THE PROBLEM:
From the data that follows, print exactly the lines starting at the one containing "ha_1 (6.7%), nor2_1" and ending at the one containing "post-cts-setup-buffers = 0"; include both of them and nothing more.

**********

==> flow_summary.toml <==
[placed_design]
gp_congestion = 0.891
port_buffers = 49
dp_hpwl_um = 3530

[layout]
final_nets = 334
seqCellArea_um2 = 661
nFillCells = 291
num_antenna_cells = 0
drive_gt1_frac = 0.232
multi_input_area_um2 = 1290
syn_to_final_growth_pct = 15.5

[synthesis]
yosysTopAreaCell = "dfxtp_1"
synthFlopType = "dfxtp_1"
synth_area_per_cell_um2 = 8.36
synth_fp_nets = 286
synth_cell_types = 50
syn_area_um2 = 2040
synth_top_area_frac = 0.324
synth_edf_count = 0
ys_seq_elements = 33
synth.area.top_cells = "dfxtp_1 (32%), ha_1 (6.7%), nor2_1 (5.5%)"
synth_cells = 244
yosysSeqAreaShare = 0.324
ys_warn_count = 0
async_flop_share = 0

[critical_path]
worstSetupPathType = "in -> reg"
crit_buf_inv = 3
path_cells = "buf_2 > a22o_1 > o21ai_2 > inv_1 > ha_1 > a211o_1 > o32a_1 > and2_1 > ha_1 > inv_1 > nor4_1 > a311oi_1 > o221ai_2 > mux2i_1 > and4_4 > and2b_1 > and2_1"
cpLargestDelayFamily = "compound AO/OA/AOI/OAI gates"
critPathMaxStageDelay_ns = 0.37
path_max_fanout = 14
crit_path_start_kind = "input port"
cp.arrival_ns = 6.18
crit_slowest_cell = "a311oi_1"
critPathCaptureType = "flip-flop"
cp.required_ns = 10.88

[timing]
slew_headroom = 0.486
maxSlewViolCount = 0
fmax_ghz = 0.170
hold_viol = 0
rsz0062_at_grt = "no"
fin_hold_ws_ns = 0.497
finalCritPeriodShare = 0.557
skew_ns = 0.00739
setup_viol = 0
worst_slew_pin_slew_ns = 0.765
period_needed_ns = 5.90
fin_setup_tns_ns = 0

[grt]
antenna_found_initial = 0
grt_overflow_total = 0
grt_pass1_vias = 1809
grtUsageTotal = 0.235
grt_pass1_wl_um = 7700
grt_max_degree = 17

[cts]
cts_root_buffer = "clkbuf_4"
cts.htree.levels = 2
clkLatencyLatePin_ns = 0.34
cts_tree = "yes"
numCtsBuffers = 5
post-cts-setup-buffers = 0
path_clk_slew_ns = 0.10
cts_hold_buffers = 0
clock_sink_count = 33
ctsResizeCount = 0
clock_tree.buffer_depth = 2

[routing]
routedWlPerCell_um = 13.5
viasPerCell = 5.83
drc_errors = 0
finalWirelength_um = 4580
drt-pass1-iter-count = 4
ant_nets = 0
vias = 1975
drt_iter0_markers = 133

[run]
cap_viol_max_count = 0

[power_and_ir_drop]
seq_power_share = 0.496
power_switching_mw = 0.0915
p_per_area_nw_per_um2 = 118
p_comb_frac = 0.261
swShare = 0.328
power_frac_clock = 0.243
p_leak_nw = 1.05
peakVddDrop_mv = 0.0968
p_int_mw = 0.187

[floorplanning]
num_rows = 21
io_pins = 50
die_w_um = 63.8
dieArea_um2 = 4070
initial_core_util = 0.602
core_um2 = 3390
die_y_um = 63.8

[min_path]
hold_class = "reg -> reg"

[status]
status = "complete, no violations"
[config.mk]
export PLATFORM = sky130hd
export DESIGN_NAME = demux3_router
export DESIGN_NICKNAME = d
export VERILOG_FILES = /design/src/rtl/demux3_pkg.sv /design/src/rtl/demux3_router_fifo.sv /design/src/rtl/demux3_router.sv
export SDC_FILE = /design/constraint.sdc
export NUM_CORES = 1
export LEC_CHECK = 0
export CAP_MARGIN = 20
export CORE_ASPECT_RATIO = 0.7
export CORE_MARGIN = 1
export CORE_UTILIZATION = 40
export CTS_CLUSTER_DIAMETER = 30
export DETAILED_ROUTE_END_ITERATION = 10
export PLACE_DENSITY_LB_ADDON = 0.2
export SETUP_SLACK_MARGIN = 0.15
export SYNTH_ARGS = -nofsm -noshare
export SYNTH_HDL_FRONTEND = slang
export SYNTH_SLANG_ARGS = --single-unit
[constraint.sdc]
create_clock -name clk -period 5.2 [get_ports clk]
set_input_delay 1.04 -clock clk [delete_from_list [all_inputs] [get_ports clk]]
set_output_delay 1.04 -clock clk [all_outputs]
set_load 0.01 [all_outputs]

**********

EXERCISE SOLUTION:
synth.area.top_cells = "dfxtp_1 (32%), ha_1 (6.7%), nor2_1 (5.5%)"
synth_cells = 244
yosysSeqAreaShare = 0.324
ys_warn_count = 0
async_flop_share = 0

[critical_path]
worstSetupPathType = "in -> reg"
crit_buf_inv = 3
path_cells = "buf_2 > a22o_1 > o21ai_2 > inv_1 > ha_1 > a211o_1 > o32a_1 > and2_1 > ha_1 > inv_1 > nor4_1 > a311oi_1 > o221ai_2 > mux2i_1 > and4_4 > and2b_1 > and2_1"
cpLargestDelayFamily = "compound AO/OA/AOI/OAI gates"
critPathMaxStageDelay_ns = 0.37
path_max_fanout = 14
crit_path_start_kind = "input port"
cp.arrival_ns = 6.18
crit_slowest_cell = "a311oi_1"
critPathCaptureType = "flip-flop"
cp.required_ns = 10.88

[timing]
slew_headroom = 0.486
maxSlewViolCount = 0
fmax_ghz = 0.170
hold_viol = 0
rsz0062_at_grt = "no"
fin_hold_ws_ns = 0.497
finalCritPeriodShare = 0.557
skew_ns = 0.00739
setup_viol = 0
worst_slew_pin_slew_ns = 0.765
period_needed_ns = 5.90
fin_setup_tns_ns = 0

[grt]
antenna_found_initial = 0
grt_overflow_total = 0
grt_pass1_vias = 1809
grtUsageTotal = 0.235
grt_pass1_wl_um = 7700
grt_max_degree = 17

[cts]
cts_root_buffer = "clkbuf_4"
cts.htree.levels = 2
clkLatencyLatePin_ns = 0.34
cts_tree = "yes"
numCtsBuffers = 5
post-cts-setup-buffers = 0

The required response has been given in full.